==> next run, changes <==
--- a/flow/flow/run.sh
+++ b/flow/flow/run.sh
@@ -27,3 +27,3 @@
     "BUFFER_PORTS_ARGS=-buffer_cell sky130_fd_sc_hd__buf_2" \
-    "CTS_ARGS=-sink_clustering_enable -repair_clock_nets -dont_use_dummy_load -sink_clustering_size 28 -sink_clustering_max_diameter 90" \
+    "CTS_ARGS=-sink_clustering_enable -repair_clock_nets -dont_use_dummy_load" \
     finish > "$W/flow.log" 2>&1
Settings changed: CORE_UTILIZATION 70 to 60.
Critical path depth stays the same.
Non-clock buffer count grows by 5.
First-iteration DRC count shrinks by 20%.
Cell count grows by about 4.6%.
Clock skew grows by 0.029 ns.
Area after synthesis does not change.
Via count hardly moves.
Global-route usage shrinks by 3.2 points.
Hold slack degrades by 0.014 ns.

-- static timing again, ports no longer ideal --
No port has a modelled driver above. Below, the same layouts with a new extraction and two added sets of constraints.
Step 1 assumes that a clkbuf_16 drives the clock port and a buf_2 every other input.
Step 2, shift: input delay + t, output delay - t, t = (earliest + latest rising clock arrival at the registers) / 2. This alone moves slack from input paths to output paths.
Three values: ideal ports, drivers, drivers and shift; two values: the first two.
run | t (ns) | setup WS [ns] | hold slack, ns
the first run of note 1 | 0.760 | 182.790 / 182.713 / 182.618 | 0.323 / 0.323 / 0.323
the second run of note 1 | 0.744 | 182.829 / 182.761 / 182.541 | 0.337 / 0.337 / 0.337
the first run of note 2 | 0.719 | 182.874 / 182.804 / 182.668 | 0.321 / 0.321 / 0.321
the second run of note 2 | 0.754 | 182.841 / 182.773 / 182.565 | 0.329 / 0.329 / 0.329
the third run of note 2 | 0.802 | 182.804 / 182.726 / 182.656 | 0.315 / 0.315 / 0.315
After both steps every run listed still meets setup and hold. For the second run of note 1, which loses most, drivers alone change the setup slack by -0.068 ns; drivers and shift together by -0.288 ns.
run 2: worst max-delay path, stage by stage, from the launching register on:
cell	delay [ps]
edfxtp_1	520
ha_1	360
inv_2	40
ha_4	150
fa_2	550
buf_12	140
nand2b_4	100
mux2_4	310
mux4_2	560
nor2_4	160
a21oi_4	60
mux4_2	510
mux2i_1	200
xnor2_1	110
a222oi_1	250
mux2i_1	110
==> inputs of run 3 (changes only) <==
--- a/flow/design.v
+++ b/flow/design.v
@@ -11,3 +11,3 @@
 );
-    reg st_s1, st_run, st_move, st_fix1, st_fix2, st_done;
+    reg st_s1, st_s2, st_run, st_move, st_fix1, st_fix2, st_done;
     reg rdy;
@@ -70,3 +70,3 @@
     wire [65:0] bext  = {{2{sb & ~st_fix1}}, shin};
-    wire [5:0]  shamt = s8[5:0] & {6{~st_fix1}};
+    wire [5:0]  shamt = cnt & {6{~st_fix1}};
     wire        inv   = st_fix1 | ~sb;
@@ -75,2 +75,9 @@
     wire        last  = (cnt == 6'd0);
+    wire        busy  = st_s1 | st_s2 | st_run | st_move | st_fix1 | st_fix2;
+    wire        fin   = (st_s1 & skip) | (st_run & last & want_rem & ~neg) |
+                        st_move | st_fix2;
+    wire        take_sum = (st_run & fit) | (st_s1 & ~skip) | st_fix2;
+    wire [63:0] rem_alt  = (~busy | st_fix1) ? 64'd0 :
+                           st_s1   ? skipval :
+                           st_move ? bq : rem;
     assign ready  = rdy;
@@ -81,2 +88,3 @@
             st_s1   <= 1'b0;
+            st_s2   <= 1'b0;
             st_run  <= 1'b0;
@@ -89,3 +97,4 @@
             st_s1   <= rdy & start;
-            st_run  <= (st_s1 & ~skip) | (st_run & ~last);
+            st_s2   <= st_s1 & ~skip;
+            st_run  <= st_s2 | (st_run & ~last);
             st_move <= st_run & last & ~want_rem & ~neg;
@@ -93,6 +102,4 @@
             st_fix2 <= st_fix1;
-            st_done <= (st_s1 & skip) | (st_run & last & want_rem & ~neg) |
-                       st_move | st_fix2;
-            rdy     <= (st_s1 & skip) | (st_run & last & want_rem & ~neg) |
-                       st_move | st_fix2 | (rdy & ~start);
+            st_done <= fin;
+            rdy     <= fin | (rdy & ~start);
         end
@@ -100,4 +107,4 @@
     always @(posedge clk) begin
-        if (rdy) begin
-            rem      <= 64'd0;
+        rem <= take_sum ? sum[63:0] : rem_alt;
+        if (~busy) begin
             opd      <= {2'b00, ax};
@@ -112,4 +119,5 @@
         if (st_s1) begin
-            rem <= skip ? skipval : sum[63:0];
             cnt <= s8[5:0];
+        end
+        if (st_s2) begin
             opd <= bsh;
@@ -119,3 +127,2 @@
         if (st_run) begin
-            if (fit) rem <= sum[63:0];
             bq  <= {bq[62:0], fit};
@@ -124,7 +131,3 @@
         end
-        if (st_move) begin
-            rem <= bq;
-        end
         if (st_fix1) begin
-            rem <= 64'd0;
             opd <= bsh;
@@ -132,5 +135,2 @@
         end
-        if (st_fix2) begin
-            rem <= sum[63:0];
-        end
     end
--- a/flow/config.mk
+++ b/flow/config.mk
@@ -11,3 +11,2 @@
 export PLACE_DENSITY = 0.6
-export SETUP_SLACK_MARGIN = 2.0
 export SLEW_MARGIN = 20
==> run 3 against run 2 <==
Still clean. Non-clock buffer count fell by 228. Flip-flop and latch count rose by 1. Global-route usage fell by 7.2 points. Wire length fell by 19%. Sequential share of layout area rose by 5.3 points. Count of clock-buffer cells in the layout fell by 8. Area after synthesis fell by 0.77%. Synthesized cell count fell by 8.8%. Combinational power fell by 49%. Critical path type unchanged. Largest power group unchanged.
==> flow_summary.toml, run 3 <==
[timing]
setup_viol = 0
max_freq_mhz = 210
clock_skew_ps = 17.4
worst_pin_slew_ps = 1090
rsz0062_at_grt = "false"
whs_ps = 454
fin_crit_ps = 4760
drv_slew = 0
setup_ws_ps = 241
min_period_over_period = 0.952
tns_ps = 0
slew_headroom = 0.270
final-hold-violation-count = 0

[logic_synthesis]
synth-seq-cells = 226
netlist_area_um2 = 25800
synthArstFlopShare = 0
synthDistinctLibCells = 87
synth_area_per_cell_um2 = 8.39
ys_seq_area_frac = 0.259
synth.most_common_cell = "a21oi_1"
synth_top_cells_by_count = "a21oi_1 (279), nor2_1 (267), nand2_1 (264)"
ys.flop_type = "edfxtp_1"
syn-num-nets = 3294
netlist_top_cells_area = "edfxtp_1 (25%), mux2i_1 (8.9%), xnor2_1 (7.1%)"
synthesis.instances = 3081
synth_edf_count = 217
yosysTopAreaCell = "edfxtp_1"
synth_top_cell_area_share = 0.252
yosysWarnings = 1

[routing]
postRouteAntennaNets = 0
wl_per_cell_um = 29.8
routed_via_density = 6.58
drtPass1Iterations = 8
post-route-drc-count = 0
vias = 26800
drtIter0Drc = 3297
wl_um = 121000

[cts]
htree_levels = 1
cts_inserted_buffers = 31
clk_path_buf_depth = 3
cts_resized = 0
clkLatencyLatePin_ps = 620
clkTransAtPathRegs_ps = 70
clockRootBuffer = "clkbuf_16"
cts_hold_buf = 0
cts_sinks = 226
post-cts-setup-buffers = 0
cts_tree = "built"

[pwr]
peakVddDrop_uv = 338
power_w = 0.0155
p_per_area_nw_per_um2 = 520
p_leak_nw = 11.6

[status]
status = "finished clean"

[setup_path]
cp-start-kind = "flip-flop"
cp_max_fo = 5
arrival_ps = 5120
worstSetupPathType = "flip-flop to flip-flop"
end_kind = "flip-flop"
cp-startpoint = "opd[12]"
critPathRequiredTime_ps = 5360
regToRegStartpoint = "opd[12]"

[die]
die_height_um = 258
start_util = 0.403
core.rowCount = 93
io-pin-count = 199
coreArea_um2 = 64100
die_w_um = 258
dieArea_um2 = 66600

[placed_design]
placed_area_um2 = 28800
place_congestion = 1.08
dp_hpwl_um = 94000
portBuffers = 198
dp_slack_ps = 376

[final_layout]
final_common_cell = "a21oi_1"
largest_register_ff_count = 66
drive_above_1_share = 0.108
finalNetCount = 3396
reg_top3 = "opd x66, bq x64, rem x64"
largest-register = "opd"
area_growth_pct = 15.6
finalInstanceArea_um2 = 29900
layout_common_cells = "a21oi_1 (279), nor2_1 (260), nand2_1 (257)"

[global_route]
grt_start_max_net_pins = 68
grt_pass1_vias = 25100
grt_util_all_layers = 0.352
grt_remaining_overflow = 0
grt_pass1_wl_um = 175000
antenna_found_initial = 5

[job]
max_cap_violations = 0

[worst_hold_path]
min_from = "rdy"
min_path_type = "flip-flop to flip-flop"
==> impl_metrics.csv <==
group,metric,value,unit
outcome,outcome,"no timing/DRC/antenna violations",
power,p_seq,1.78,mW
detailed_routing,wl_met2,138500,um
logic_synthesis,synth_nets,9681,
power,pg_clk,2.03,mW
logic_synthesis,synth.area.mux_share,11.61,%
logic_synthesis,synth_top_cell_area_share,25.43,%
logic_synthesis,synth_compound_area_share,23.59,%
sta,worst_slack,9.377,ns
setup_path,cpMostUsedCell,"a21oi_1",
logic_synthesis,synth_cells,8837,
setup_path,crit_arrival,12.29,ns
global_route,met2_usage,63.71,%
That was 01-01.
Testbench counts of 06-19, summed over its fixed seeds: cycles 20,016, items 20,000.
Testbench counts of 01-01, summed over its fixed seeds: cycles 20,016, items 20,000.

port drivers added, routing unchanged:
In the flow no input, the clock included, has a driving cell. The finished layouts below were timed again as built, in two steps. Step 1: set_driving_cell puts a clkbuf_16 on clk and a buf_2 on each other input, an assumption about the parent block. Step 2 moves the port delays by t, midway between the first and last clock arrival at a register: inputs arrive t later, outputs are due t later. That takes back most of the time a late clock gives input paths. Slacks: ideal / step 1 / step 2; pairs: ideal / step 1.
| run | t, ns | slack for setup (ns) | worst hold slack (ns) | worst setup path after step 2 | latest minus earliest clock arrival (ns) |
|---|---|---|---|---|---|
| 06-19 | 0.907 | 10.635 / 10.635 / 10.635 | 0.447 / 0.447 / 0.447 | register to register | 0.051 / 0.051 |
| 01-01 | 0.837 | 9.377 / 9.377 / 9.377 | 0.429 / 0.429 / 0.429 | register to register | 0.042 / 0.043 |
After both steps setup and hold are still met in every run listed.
This design comes from an exercise in tuning for small area, a short achievable clock period and few clock cycles on the open sky130 flow, not from production work.
RTL that was checked went through simulation tests only; none was proved equivalent to the original.
Function not checked in run 1: the RTL went through the layout flow alone.
Power is estimated from default activity; no workload was simulated.

### constraint.sdc
create_clock -name core_clock -period 17.0 [get_ports {clk}]
set_input_delay 3.4000 -clock core_clock [delete_from_list [all_inputs] [get_ports {clk}]]
set_output_delay 3.4000 -clock core_clock [all_outputs]
set_load 0.01 [all_outputs]
### run.sh
#!/bin/bash
# synth_recipe.tcl (not shown) runs the flow's synth.tcl, then flattens the netlist and writes it again
# the make line also repeats each setting of config.mk as NAME=value (left out here)
make -C /OpenROAD-flow-scripts/flow DESIGN_CONFIG=/design/flow/config.mk WORK_HOME=/design/flow/orfs CLKGATE_MAP_FILE= SYNTH_SCRIPT=/design/flow/synth_recipe.tcl finish
### config.mk
export PLATFORM = sky130hd
export DESIGN_NAME = crc_unit
export DESIGN_NICKNAME = crc_unit
export VERILOG_FILES = /design/flow/design.v
export SDC_FILE = /design/flow/constraint.sdc
export NUM_CORES = 4
export LEC_CHECK = 0
export ABC_AREA = 1
export CAP_MARGIN = 60
export CORE_MARGIN = 2
export CORE_UTILIZATION = 50
export SLEW_MARGIN = 60
### design.v
module crc_unit (
    input  wire        clk,
    input  wire        rst,           
    input  wire        req_valid,
    output wire        req_ready,
    input  wire        req_write,
    input  wire [2:0]  req_addr,      
    input  wire [31:0] req_wdata,
    output reg         rsp_valid,
    output reg  [31:0] rsp_rdata,
    output reg         exc            
);
    localparam [2:0] A_POLY   = 3'd0,
                     A_CFG    = 3'd1,
                     A_INIT   = 3'd2,
                     A_VALUE  = 3'd3,
                     A_RESULT = 3'd4,
                     A_IN8    = 3'd5,
                     A_IN16   = 3'd6,
                     A_IN32   = 3'd7;
    reg [31:0] poly;                  
    reg [31:0] init;                  
    reg [31:0] rnat;                  
    reg [31:0] rref;                  
    reg [4:0]  wm1;                   
    reg        refin, refout, invert;
    reg [31:0] gref;                  
    reg        g_ok;                  
    reg [15:1] mu;                    
    reg        mu_ok;                 
    reg        s_dat;                 
    reg        s_8;                   
    reg        s_32;                  
    reg        s_r;                   
    reg        s_cfg;                 
    reg [31:0] q_d;                   
    reg        rdy;
    assign req_ready = rdy;
    wire accept = req_valid & rdy;
    wire wr     = accept & req_write;
    wire [4:0]  wm1_n    = s_cfg ? q_d[4:0] : wm1;
    wire        refin_n  = s_cfg ? q_d[8]   : refin;
    wire        refout_n = s_cfg ? q_d[9]   : refout;
    wire        invert_n = s_cfg ? q_d[10]  : invert;
    wire [31:0] mask     = 32'hFFFF_FFFF >> (~wm1);
    wire [31:0] mask_n   = 32'hFFFF_FFFF >> (~wm1_n);
    wire [31:0] gnat     = poly & mask;
    wire        go       = g_ok & mu_ok;
    wire        d_exec   = s_dat & go;
    wire [7:0]  r_hi = s_8 ? rref[7:0] : rref[15:8];
    wire [15:0] dv   = {(r_hi ^ q_d[15:8]) & {8{d_exec}},
                        (rref[7:0] ^ q_d[7:0]) & {8{d_exec & ~s_8}}};
    wire [31:0] rs_r = ~d_exec ? rref : s_8 ? (rref >> 8) : (rref >> 16);
    wire [31:0] rs_n = ~d_exec ? rnat : s_8 ? (rnat << 8) : (rnat << 16);
    reg [15:0] t;
    integer i, j, k;
    always @(*) begin
        for (k = 0; k < 16; k = k + 1) begin
            t[k] = dv[k];
            for (j = 0; j < k; j = j + 1)
                t[k] = t[k] ^ (mu[k - j] & dv[j]);
        end
    end
    reg [31:0] crc_r, crc_n;
    always @(*) begin
        for (i = 0; i < 32; i = i + 1) begin
            crc_r[i] = rs_r[i];
            crc_n[i] = rs_n[i];
            for (k = 0; k < 16; k = k + 1) begin
                if (i + 15 - k <= 31)
                    crc_r[i] = crc_r[i] ^ (t[k] & gref[i + 15 - k]);
                if (i + k >= 15)
                    crc_n[i] = crc_n[i] ^ (t[k] & gnat[i + k - 15]);
            end
        end
    end
    reg [15:0] m;
    always @(*) begin
        m[0] = 1'b1;
        for (k = 1; k < 16; k = k + 1) begin
            m[k] = gref[k - 1];
            for (j = 1; 2 * j <= k; j = j + 1)
                m[k] = m[k] ^ (m[j] & ((2 * j == k) ? 1'b1 : gref[k - 2 * j - 1]));
        end
    end
    function [31:0] rev32(input [31:0] v);
        integer n;
        for (n = 0; n < 32; n = n + 1)
            rev32[n] = v[31 - n];
    endfunction
    wire        g_fill  = ~g_ok & ~(s_r | s_cfg);
    wire [31:0] wsh_in  = s_r ? q_d : s_cfg ? rnat : poly;
    wire [31:0] wsh_out = rev32(wsh_in) >> (~wm1_n);
    wire [31:0] rref_n  = (s_r | s_cfg) ? wsh_out : crc_r;
    wire [31:0] rnat_n  = (s_r ? q_d : crc_n) & mask_n;
    wire [31:0] invm    = invert_n ? mask_n : 32'd0;
    wire [31:0] res_n   = (refout_n ? rref_n : rnat_n) ^ invm;
    wire        a_dat   = req_addr[2] & (req_addr[1] | req_addr[0]);
    wire        s_dat_n = rdy ? (wr & a_dat) : s_dat;
    wire        s_32_n  = rdy ? (wr & (req_addr == A_IN32)) : (s_32 & ~d_exec);
    wire        poly_wr = wr & (req_addr == A_POLY);
    wire        g_ok_n  = ~(poly_wr | s_cfg) & (g_ok | g_fill);
    wire        mu_ok_n = ~g_fill;
    wire        rdy_n   = ~s_dat_n | (g_ok_n & mu_ok_n & ~s_32_n);
    function [7:0] order(input [7:0] b, input lsb_first);
        integer n;
        for (n = 0; n < 8; n = n + 1)
            order[n] = lsb_first ? b[n] : b[7 - n];
    endfunction
    always @(posedge clk) begin
        if (rst) begin
            poly   <= 32'd0;
            init   <= 32'd0;
            rnat   <= 32'd0;
            rref   <= 32'd0;
            wm1    <= 5'd0;
            refin  <= 1'b0;
            refout <= 1'b0;
            invert <= 1'b0;
            g_ok   <= 1'b0;              
            mu_ok  <= 1'b0;
            s_dat  <= 1'b0;
            s_8    <= 1'b0;
            s_32   <= 1'b0;
            s_r    <= 1'b0;
            s_cfg  <= 1'b0;
            rdy    <= 1'b1;
            rsp_valid <= 1'b0;
            exc    <= 1'b0;
        end else begin
            if (poly_wr)
                poly <= req_wdata;
            if (wr & (req_addr == A_INIT))
                init <= req_wdata;
            rnat   <= rnat_n;
            rref   <= rref_n;
            wm1    <= wm1_n;
            refin  <= refin_n;
            refout <= refout_n;
            invert <= invert_n;
            g_ok   <= g_ok_n;
            mu_ok  <= mu_ok_n;
            s_dat  <= s_dat_n;
            s_32   <= s_32_n;
            if (rdy) begin
                s_8   <= wr & (req_addr == A_IN8);
                s_r   <= wr & ((req_addr == A_INIT) | (req_addr == A_VALUE));
                s_cfg <= wr & (req_addr == A_CFG) & (|req_wdata[4:1]);
            end
            rdy    <= rdy_n;
            rsp_valid <= accept & ~req_write;
            exc    <= wr & (req_addr == A_CFG) & ~(|req_wdata[4:1]);
        end
    end
    always @(posedge clk) begin
        if (g_fill)
            gref <= wsh_out;
        mu <= m[15:1];
    end
    always @(posedge clk) begin
        if (rdy) begin
            if (a_dat) begin
                q_d[31:24] <= order(req_wdata[31:24], refin_n);
                q_d[23:16] <= order(req_wdata[23:16], refin_n);
                q_d[15:8]  <= order(req_addr == A_IN8 ? req_wdata[7:0] : req_wdata[15:8], refin_n);
                q_d[7:0]   <= order(req_wdata[7:0], refin_n);
            end else begin
                q_d <= req_wdata;
            end
        end else if (d_exec) begin
            q_d[15:0] <= q_d[31:16];     
        end
    end
    always @(posedge clk) begin
        case (req_addr)
            A_POLY:   rsp_rdata <= poly & mask_n;
            A_CFG:    rsp_rdata <= {21'd0, invert_n, refout_n, refin_n, 3'd0, wm1_n};
            A_INIT:   rsp_rdata <= init & mask_n;
            A_VALUE:  rsp_rdata <= rnat_n;
            A_RESULT: rsp_rdata <= res_n;
            default:  rsp_rdata <= 32'd0;      
        endcase
    end
endmodule
==> results.ini, run 1 <==
[outcome]
status = finished clean

[clock_tree]
htreeDepth = 1
cts_tree = built
cts_resized = 0
clk_pin_slew_worst_paths_ns = 0.06
clock_sinks = 257
hold_buffers = 0
cts_max_path_buffers = 3
numCtsBuffers = 30
post_cts_buffers = 0
clk_latency_ns = 0.64
cts-root-buf = clkbuf_16

[global_routing]
grt_max_degree = 86
grt-ovfl-total = 0
antenna_found_initial = 0
grt_first_pass_wirelength_mm = 222.8
grt_pass1_vias = 34100
grt_usage_pct = 43.94

[sta]
hold_viol_final = 0
max_freq_mhz = 167.1
final.period_utilization_pct = 35.20
setup_viol = 0
period_needed_ns = 5.983
slew_violations = 0
slew_headroom_pct = 57.13
rsz0062_at_grt = no
finalClockSkew_ns = 0.05738
setup_tns_ns = 0
tightestPinTransition_ns = 0.6364

[hold_path]
hold_end = poly[29]$_SDFFE_PP0P_
holdPathStages = 2
hold_start = poly[29]$_SDFFE_PP0P_
hold_class = reg2reg

[flow_run]
max-cap-violations = 0

[setup_path]
reg2reg_depth = 30
path_cells = clkdlybuf4s50_1 > nor2_4 > clkinv_1 > nor2_2 > inv_1 > nor2_2 > buf_4 > inv_1 > nor2_1 > nor2_1
crit_arrival_ns = 6.51
end_kind = flip-flop
cp_top_family = buffers and inverters
slowest_delay_ns = 0.52
path_class = in2reg
start_kind = input pin
reg2reg_to = rsp_rdata[28]$_DFF_P_
crit-reg2reg-launch = g_ok$_SDFF_PP0_
path_buf_inv = 5
crit_path_max_fanout = 49
worstPathRequired_ns = 17.53
r2r_slack_ns = 11.18
cp_slowest_cell = clkdlybuf4s50_1

[floorplanning]
row_count = 94
fp.dieArea_um2 = 67970
die_x_um = 260.7
fp.dieH_um = 260.7
ios = 74
start_util_pct = 50.30
coreArea_um2 = 65510

[power]
comb_power_share_pct = 23.7
power_frac_seq_pct = 40.4
p_int_w = 0.001176
p_per_area_nw_per_um2 = 53.89
switching_share_pct = 38.11
ir_worst_vdd_uv = 83.34
clkPwrFrac_pct = 35.9
leakage_nw = 16.50
switchingPower_w = 0.0007245

[yosys]
synth.distinct_cells = 59
synth.cell_area_um2 = 32950
yosysWarnings = 1
ys_seq_area_share_pct = 17.56
synth.avg_cell_area_um2 = 5.477
synth-async-reset-ratio_pct = 0
synth-seq-cells = 257
synth-edff-count = 64
synth-main-ff-cell = dfxtp_1
synth_cells = 6016
syn_nets = 6061

[placed_design]
hpwl_mm = 112.8
routabilityCongestion = 1.112
port_buffers = 73

[detailed_routing]
wl_per_cell_um = 22.54
viasPerCell = 5.756
drtPass1Iterations = 6
routed_wl_mm = 153.4
dr_total_vias = 39180
drc = 0
drt_iter0_markers = 4935
antenna_left = 0

[layout]
final_cell_mix = nand2_1 (2040), nor2_1 (721), inv_1 (655)
final_nets = 5963
area_growth_pct = 7.044
final_common_cell = nand2_1
fin_util_pct = 53.84
layout-drive-gt1-share_pct = 4.645
diodes = 0

-- final cells by class --
type	instances	area [µm²]
sequential	257	5798
inverter	706	2663
clock buffer	37	797.0
tap	864	1081
multi-input combinational	4765	23270
fill	7016	30240
clock inverter	19	203.9
timing repair buffer	158	1463
-- cell usage after synthesis (26+ instances only) --
cell type  number  area, µm²
nor2_1        733       2751
clkinv_1       31      116.4
edfxtp_1       64       1922
xnor2_1       274       2400
clkbuf_1      159      596.8
o21ai_1        34      170.2
inv_1         665       2496
xor2_1        232       2032
nand3_1       586       2933
a21oi_1       100      500.5
nor3_1         26      130.1
dfxtp_1       193       3864
nand4_1        36      225.2
buf_2          68      340.3
o21ai_0       407       2037
nand3b_1       64      480.5
nand2_1      2049       7691
-- power by group through the flow --
| stage | Combinational, W | Clock [W] | Sequential [W] |
|---|---|---|---|
| after floorplan | 0.000303 | 0 | 0.000704 |
| after global placement | 0.000430 | 0 | 0.000776 |
| after detailed placement | 0.000438 | 0 | 0.000774 |
| after CTS | 0.000440 | 0.000680 | 0.000762 |
| after global routing | 0.000487 | 0.000704 | 0.000765 |
| final | 0.000451 | 0.000683 | 0.000767 |
-- stage by stage --
| step | hold WS, ns | cell area [µm²] | power [W] | cells | setup slack (ns) |
|---|---|---|---|---|---|
| 2_1_floorplan | 0.4557 | 32950 | 0.001006 | 6016 | 11.75 |
| 3_3_place_gp | 0.5139 | 33960 | 0.001207 | 6742 | 9.709 |
| 3_5_place_dp | 0.5154 | 34180 | 0.001213 | 6746 | 10.24 |
| 4_1_cts | 0.5367 | 35180 | 0.001881 | 6802 | 10.89 |
| 5_1_grt | 0.5565 | 35270 | 0.001957 | 6806 | 10.80 |
| 6_report | 0.5480 | 35270 | 0.001901 | 6806 | 11.02 |
-- how the worst max path moves through the flow --
stage                start                    end  depth (start not counted)
2_1_floorplan  req_addr[1]  init[23]$_SDFFE_PP0P_                         10
3_3_place_gp   req_addr[2]  init[19]$_SDFFE_PP0P_                         10
3_5_place_dp   req_addr[2]  init[19]$_SDFFE_PP0P_                         10
4_1_cts        req_addr[2]  init[19]$_SDFFE_PP0P_                         10
5_1_grt        req_addr[2]  init[15]$_SDFFE_PP0P_                         10
6_report       req_addr[2]  init[19]$_SDFFE_PP0P_                         10
-- flip-flops by register name (all words and copies together), names as in the netlist, 5 cells and up --
register / count
gref: 32
init: 32
poly: 32
q_d: 32
rnat: 32
rref: 32
rsp_rdata: 32
mu: 15
wm1: 5
-- worst min-delay path, delay by kind of cell (launching register included) --
kind,cells,cell delay (ns)
compound gates,2,0.18
flops,1,0.32
-- cell families after synthesis --
| group | share of synthesized area [%] |
|---|---|
| xor gates and xnor gates | 13.50 |
| adders and majority gates | 0.2278 |
| and+or+nand+nor | 45.72 |
| AOI/OAI and AO/OA | 10.13 |
| DFF | 17.56 |
| buffers and inverters | 12.38 |
| muxes | 0.4860 |
-- per-layer routing --
| layer | track usage, % | share of wire [%] | wire length (µm) | vias to the layer above |
|---|---|---|---|---|
| met2 | 66.00 | 41 | 63400 | 2345 |
| li1 | - | - | - | 18580 |
| met1 | 57.23 | 39 | 59970 | 17760 |
| met5 | 0 | 0 | 0 | - |
| met3 | 7.896 | 11 | 17350 | 492 |
| met4 | 29.65 | 8.3 | 12710 | 0 |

▶ [Problem]
Retype only the stretch of lines above starting at the one with "Area after synthesis does not change." and stopping at the one with "the first run of note 1", exactly as written, with both kept.

▶ [Written answer]
Area after synthesis does not change.
Via count hardly moves.
Global-route usage shrinks by 3.2 points.
Hold slack degrades by 0.014 ns.

-- static timing again, ports no longer ideal --
No port has a modelled driver above. Below, the same layouts with a new extraction and two added sets of constraints.
Step 1 assumes that a clkbuf_16 drives the clock port and a buf_2 every other input.
Step 2, shift: input delay + t, output delay - t, t = (earliest + latest rising clock arrival at the registers) / 2. This alone moves slack from input paths to output paths.
Three values: ideal ports, drivers, drivers and shift; two values: the first two.
run | t (ns) | setup WS [ns] | hold slack, ns
the first run of note 1 | 0.760 | 182.790 / 182.713 / 182.618 | 0.323 / 0.323 / 0.323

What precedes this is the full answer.